私の問いかけを待っていたかのように、S山さんはバッグからB5版の紙を綴じた冊子を取り出した。

「まず、これを読んで欲しいんだ」
と言いながら、私の前に置く。

表紙には「熱い夏」と題が記してある。

中を開くと、それは脚本のような感じで、情況解説と簡単なセリフがワープロで印字されていた。
見開き頁に1つくらい、なかなか達者な筆でイメージ・デッサンのような絵が入っている。

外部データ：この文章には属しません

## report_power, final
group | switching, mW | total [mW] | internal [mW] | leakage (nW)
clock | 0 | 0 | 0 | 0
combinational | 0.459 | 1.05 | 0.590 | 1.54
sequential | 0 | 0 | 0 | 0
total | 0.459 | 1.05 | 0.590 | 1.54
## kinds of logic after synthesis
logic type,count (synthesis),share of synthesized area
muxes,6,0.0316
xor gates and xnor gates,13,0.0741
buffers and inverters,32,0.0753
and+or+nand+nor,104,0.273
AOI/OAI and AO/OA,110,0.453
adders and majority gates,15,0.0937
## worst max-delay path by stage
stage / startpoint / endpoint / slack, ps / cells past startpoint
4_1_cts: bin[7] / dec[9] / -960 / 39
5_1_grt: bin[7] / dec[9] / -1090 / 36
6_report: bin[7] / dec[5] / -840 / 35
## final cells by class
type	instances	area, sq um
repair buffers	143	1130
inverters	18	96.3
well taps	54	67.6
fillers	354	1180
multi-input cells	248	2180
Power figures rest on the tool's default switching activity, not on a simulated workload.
<file path="./run.sh">
#!/bin/bash
# OpenROAD 26Q1-2900-gdf79404cd8, Yosys 0.63+post, stock flow scripts
make -C /OpenROAD-flow-scripts/flow DESIGN_CONFIG=/design/flow/config.mk WORK_HOME=/design/flow/orfs finish
</file>
<file path="./config.mk">
export PLATFORM = sky130hd
export DESIGN_NAME = note_reg
export DESIGN_NICKNAME = note_reg
export VERILOG_FILES = /design/flow/design.v
export SDC_FILE = /design/flow/constraint.sdc
export NUM_CORES = 4
export LEC_CHECK = 1
export CORE_AREA = 10 10 553 553
export DIE_AREA = 0 0 563 563
</file>
<file path="./constraint.sdc">
current_design note_reg

set clk_period 1.1
set clk_io_pct 0.2

create_clock -name clk0 -period $clk_period [get_ports {frame_clk}]

set non_clock_inputs [all_inputs -no_clocks]
set_input_delay [expr $clk_period * $clk_io_pct] -clock clk0 $non_clock_inputs
set_output_delay [expr $clk_period * $clk_io_pct] -clock clk0 [all_outputs]
</file>
<file path="./design.v">
module	note_reg(input logic frame_clk,
						input logic [3:0] notes_in,
						input logic nah,
						output logic [3:0][359:0] n_reg
						);
logic n3,n2,n1,n0;
logic [3:0] notes;
assign notes = notes_in & {4{nah}};
always_ff @ (posedge frame_clk, posedge notes[3])  
begin
	if(notes[3])
		n3 <= 1'b1;
	else
		n3 <= 1'b0;
end
always_ff @ (posedge frame_clk, posedge notes[2])  
begin
	if(notes[2])
		n2 <= 1'b1;
	else
		n2 <= 1'b0;
end
always_ff @ (posedge frame_clk, posedge notes[1])  
begin
	if(notes[1])
		n1 <= 1'b1;
	else
		n1 <= 1'b0;
end
always_ff @ (posedge frame_clk, posedge notes[0])  
begin
	if(notes[0])
		n0 <= 1'b1;
	else
		n0 <= 1'b0;
end
integer i;
always_ff @ (posedge frame_clk)
begin
	for(i=359;i>=0;i=i-1)
	begin
		if(i==0)
			begin
			n_reg[3][0] <= n3;
			n_reg[2][0] <= n2;
			n_reg[1][0] <= n1;
			n_reg[0][0] <= n0;
			end
		else
			begin
			n_reg[3][i] <= n_reg[3][i-1];
			n_reg[2][i] <= n_reg[2][i-1];
			n_reg[1][i] <= n_reg[1][i-1];
			n_reg[0][i] <= n_reg[0][i-1];
			end
	end
end
endmodule
</file>
$ cat design/flow/run.sh
#!/bin/bash
# OpenROAD 26Q1-2900-gdf79404cd8, Yosys 0.63+post, stock flow scripts
make -C /OpenROAD-flow-scripts/flow DESIGN_CONFIG=/design/flow/config.mk WORK_HOME=/design/flow/orfs finish
$ cat design/flow/config.mk
export PLATFORM = sky130hd
export DESIGN_NAME = index
export DESIGN_NICKNAME = index
export VERILOG_FILES = /design/flow/design.v
export SDC_FILE = /design/flow/constraint.sdc
export NUM_CORES = 4
export LEC_CHECK = 1
export CORE_AREA = 10 10 853 853
export DIE_AREA = 0 0 863 863
$ cat design/flow/constraint.sdc
current_design index

set clk_period 155.0
set clk_io_pct 0.2

create_clock -name clk0 -period $clk_period

set non_clock_inputs [all_inputs -no_clocks]
set_input_delay [expr $clk_period * $clk_io_pct] -clock clk0 $non_clock_inputs
set_output_delay [expr $clk_period * $clk_io_pct] -clock clk0 [all_outputs]
$ cat design/flow/design.v
module 	index(input logic[3:0][359:0] n_reg,
					input logic [1:0] freq,
					input logic [9:0] to, from,
					output logic [17:0] possible
					);
logic [10:0] difference;
assign difference = to-from;
always_comb
begin
	unique case(difference)
	10'd0		:	possible = {n_reg[freq][from],17'd0};
	10'd1		:	possible = {n_reg[freq][from+:2],16'd0};
	10'd2		:	possible = {n_reg[freq][from+:3],15'd0};
	10'd3		:	possible = {n_reg[freq][from+:4],14'd0};
	10'd4		:	possible = {n_reg[freq][from+:5],13'd0};
	10'd5		:	possible = {n_reg[freq][from+:6],12'd0};
	10'd6		:	possible = {n_reg[freq][from+:7],11'd0};
	10'd7		:	possible = {n_reg[freq][from+:8],10'd0};
	10'd8		:	possible = {n_reg[freq][from+:9],9'd0};
	10'd9		:	possible = {n_reg[freq][from+:10],8'd0};
	10'd10	:	possible = {n_reg[freq][from+:11],7'd0};
	10'd11	:	possible = {n_reg[freq][from+:12],6'd0};
	10'd12	:	possible = {n_reg[freq][from+:13],5'd0};
	10'd13	:	possible = {n_reg[freq][from+:14],4'd0};
	10'd14	:	possible = {n_reg[freq][from+:15],3'd0};
	10'd15	:	possible = {n_reg[freq][from+:16],2'd0};
	10'd16	:	possible = {n_reg[freq][from+:17],1'd0};
	10'd17	:	possible = {n_reg[freq][from+:18]};
	endcase
end
endmodule
==> load_flow_metrics.sql <==
-- load yosys + openroad results
INSERT INTO impl_metrics (metric_group, metric, value, unit) VALUES
('timing', 'holdWs', '63.99', 'ns'),
('synth', 'synthesis.yosys.warnings', '1', ''),
('synth', 'synth_largest_type_area_fraction', '42.84', '%'),
('timing', 'worst_slew_pin_slew', '1.661', 'ns'),
('cts', 'post_cts_buffers', '0', ''),
('timing', 'setup-violations-final', '0', ''),
('hold_path', 'holdCritStartpoint', 'from[9]', ''),
('floorplan', 'boundaryPins', '1480', ''),
('worst_setup_path', 'crit_top_cell', 'sky130_fd_sc_hd__buf_4', ''),
('synth', 'synth-seq-area-share', '0', '%'),
('synth', 'ys_cells', '10873', ''),
('placed_design', 'placedCellCount', '21323', ''),
('timing', 'period_utilization_post_route', '46.68', '%'),
('worst_setup_path', 'timing.critical_path.cells', 'clkdlybuf4s50_1 -> ha_4 -> inv_1 -> fa_4 -> buf_4 -> buf_4 -> nand2b_2 -> buf_4 -> o22ai_1 -> nor3_1 -> a2111oi_0 -> nor3_1 -> a31oi_1 -> buf_4 -> nor4_1 -> buf_4 -> a221oi_2 -> buf_4 -> nor2_1 -> a221oi_1 -> nand4_1 -> or4_1 -> clkdlybuf4s50_1', ''),
('floorplan', 'floorplan.die_area', '744800', 'µm²'),
('synth', 'mappedNetlistArea', '106600', 'µm²'),
('cts', 'postCtsHoldBufs', '0', ''),
('floorplan', 'fp_util', '15.05', '%'),
('global_route', 'grt_antenna_before_repair', '706', ''),
('placed_design', 'cell_area_placed', '133500', 'µm²'),
('route', 'wl_per_cell', '57.97', 'µm'),
('floorplan', 'floorplan.rows', '309', ''),
('placed_design', 'dp_hpwl', '1021000', 'µm'),
('global_route', 'grt.met1_usage', '33.57', '%'),
('run_status', 'status', 'finished, violations left', ''),
('placed_design', 'routabilityCongestion', '1.140', ''),
('worst_setup_path', 'worst-endpoint-arrival', '41.35', 'ns'),
('route', 'firstDrtPassIters', '10', ''),
('synth', 'yosysTopAreaCell', 'sky130_fd_sc_hd__mux4_2', ''),
('worst_setup_path', 'slowest_cell_delay_on_critical_path', '1.18', 'ns'),
('timing', 'timing.fmax', '13.82', 'MHz'),
('worst_setup_path', 'crit_path_top_delay_cell', 'sky130_fd_sc_hd__a2111oi_0', ''),
('worst_setup_path', 'setup.worst_path.start', 'freq[0]', ''),
('global_route', 'grt_start_max_net_pins', '129', ''),
('global_route', 'first_global_vias', '132129', ''),
('run_status', 'violations', 'antenna rules, capacitance limit, slew limit', ''),
('worst_setup_path', 'timing_worst_setup_path_type', 'in2out', ''),
('worst_setup_path', 'start_kind', 'input port', ''),
('placed_design', 'numPortBuffers', '1480', ''),
('synth', 'syn_area_per_cell', '9.806', 'µm²'),
('hold_path', 'worst_hold_check_path_type', 'in2out', ''),
('final_layout', 'post_layout_nonfiller_instances', '21819', ''),
('worst_setup_path', 'timing.critical_path.to_type', 'output port', ''),
('final_layout', 'area.growth.synth_to_final', '26.43', '%'),
('synth', 'yosysChipArea', '106600', 'µm²'),
('timing', 'slew_viol_final', '3', ''),
('run', 'openroad.warnings', '57', ''),
('final_layout', 'most_numerous_logic_cells_after_layout', 'sky130_fd_sc_hd__mux4_2, sky130_fd_sc_hd__mux2i_1, sky130_fd_sc_hd__clkdlybuf4s50_1', ''),
('floorplan', 'std_cell_core_area', '708300', 'µm²'),
('timing', 'period_minus_slack', '72.35', 'ns'),
('route', 'antenna_left', '1', ''),
('route', 'vias_per_cell', '6.351', ''),
('synth', 'synth_cell_types', '105', ''),
('power_and_ir_drop', 'cellLeakagePower', '44.65', 'nW'),
('run', 'drv_cap', '1', ''),
('cts', 'cts_repair_resized_insts', '0', ''),
('global_route', 'globalRouteOverflowTotal', '0', ''),
('timing', 'worst_slew_margin_rel', '-13.60', '%'),
('global_route', 'grt-busiest-layer', 'met2', ''),
('worst_setup_path', 'critical_path.max_fanout', '35', ''),
('final_layout', 'sequential_cell_count_of_the_final_layout', '0', ''),
('route', 'drc', '0', ''),
('power_and_ir_drop', 'internal-power', '0.2935', 'mW'),
('global_route', 'groute.usage.overall', '33.43', '%'),
('power_and_ir_drop', 'worst_ir_drop_vdd', '0.004870', 'mV'),
('floorplan', 'die.size.y', '863', 'µm'),
('hold_path', 'timing.hold.worst_path_depth', '6', ''),
('route', 'drtIter0Drc', '17825', ''),
('power_and_ir_drop', 'pwr_density_cell', '7.162', 'nW/µm²'),
('route', 'vias', '138564', ''),
('timing', 'finalHoldViolCount', '0', '');
-- worst max-delay path by stage --
stage         endpoint  slack, ns  depth (start not counted)
4_1_cts   possible[17]      83.16                         23
5_1_grt   possible[16]      82.46                         23
6_report  possible[16]      82.65                         23
-- area by class of cell --
type	count	area (µm²)	area share (%)
Tap cell	9485	11870	8.804
Inverter	39	181.4	0.1346
Timing Repair Buffer	2343	21750	16.13
Multi-Input combinational cell	9457	99770	74.01
Antenna cell	495	1239	0.9189
-- synth_stat cells (26+ instances only) --
master and count:
sky130_fd_sc_hd__or3_1 36, sky130_fd_sc_hd__a21oi_1 419, sky130_fd_sc_hd__nor4_1 53, sky130_fd_sc_hd__a311oi_1 45
sky130_fd_sc_hd__nand3_1 255, sky130_fd_sc_hd__o31ai_1 30, sky130_fd_sc_hd__and2_1 76, sky130_fd_sc_hd__mux2_2 456
sky130_fd_sc_hd__o211ai_1 152, sky130_fd_sc_hd__a222oi_1 47, sky130_fd_sc_hd__a221oi_1 112, sky130_fd_sc_hd__a221o_1 42
sky130_fd_sc_hd__inv_1 37, sky130_fd_sc_hd__nand2b_1 29, sky130_fd_sc_hd__o311ai_0 26, sky130_fd_sc_hd__o22ai_1 314
sky130_fd_sc_hd__o22a_1 63, sky130_fd_sc_hd__buf_4 195, sky130_fd_sc_hd__nor3_1 167, sky130_fd_sc_hd__buf_1 131
sky130_fd_sc_hd__o221ai_1 108, sky130_fd_sc_hd__a211oi_1 137, sky130_fd_sc_hd__clkbuf_1 366, sky130_fd_sc_hd__a211o_1 48
sky130_fd_sc_hd__o32ai_1 36, sky130_fd_sc_hd__o2111ai_1 46, sky130_fd_sc_hd__nand4_1 62, sky130_fd_sc_hd__nor2b_1 40
sky130_fd_sc_hd__a32oi_1 72, sky130_fd_sc_hd__nor2_1 479, sky130_fd_sc_hd__a2111oi_0 62, sky130_fd_sc_hd__o21ai_0 287
sky130_fd_sc_hd__buf_2 551, sky130_fd_sc_hd__nand2_1 1202, sky130_fd_sc_hd__buf_6 111, sky130_fd_sc_hd__mux2i_1 1506
sky130_fd_sc_hd__a22oi_1 315, sky130_fd_sc_hd__and3_1 59, sky130_fd_sc_hd__a31oi_1 135, sky130_fd_sc_hd__a22o_1 96
sky130_fd_sc_hd__mux4_2 2028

その絵は、1人の女に3人の男が絡んでいるものだった。
場所は、ベッドや浴室などいろいろだ。屋外もある。
よく見ると、女の股間には肉棒があった。

「これ、3P、いえ、4Pのシナリオですか?」と私。

「うん、そういうこと、商売物ではなく、プライベート・ビデオだけどね。そのイメージ・デッサン、僕が描いたんだよ」
「お上手なんですね。で、私にこれを?」
「順子さんメインで撮りたいんだ。他のメンバーはもう決めてある、というか僕のその趣味の仲間なんだが」
「・・・・・」
「もちろん、ギャラは出すよ。できるだけそっちの希望に沿うようにする。もちろん常識的な線でだけど」
「お金のことより、ビデオに撮られるとなると、後が不安です」
「それは、大丈夫。メンバーは、皆、ちゃんとした人だから。仲間内の上映会はするけど、ダビングは参加メンバー限定にする。それは約束する」

私は、シナリオを最期まで読みながら考えた。

仕事は順調だが、その一方ですっかり娼婦稼業に慣れて、だんだん刺激が少なくなっていた。
何か新しい刺激が欲しいのは確かだ。

問題は撮られることのリスク、言葉を換えればS山さんたちの信用度だ。

「前向きに考えますけど、正式にお返事する前に、残りの2人のメンバーの方のこと、きちんと教えていただけますか? できれば、お会いしてから決めたいです」

「わかった。じゃあ、早速、4人で食事でもするよう段取るよ。あ、それ、持って行っていいよ」

私は冊子を手提げ袋に入れた。

「ああ、それと、今日の予約は、今の話で済んだことにしてくれ。前向きな返事を聞けただけで十分だ。できるだけ早く連絡するから、よろしく」

S山さんは、私に茶封筒を渡すと、あわただしく席を立って行った。

茶封筒の中をそっと確かめると、大きなお札が5枚入っていた。

(続く)







comments

なぜだろう

貴女のようになりたいと
思ってしまいます

貴女の記事を読んで

私ももっと若ければ貴女のようになりたかったです。でも今の限りなく女になった貴女に是非お会いしたいです。可能でしょうか。どこに行けばお会いできますか。できれば一夜ご一緒に過ごしたいです。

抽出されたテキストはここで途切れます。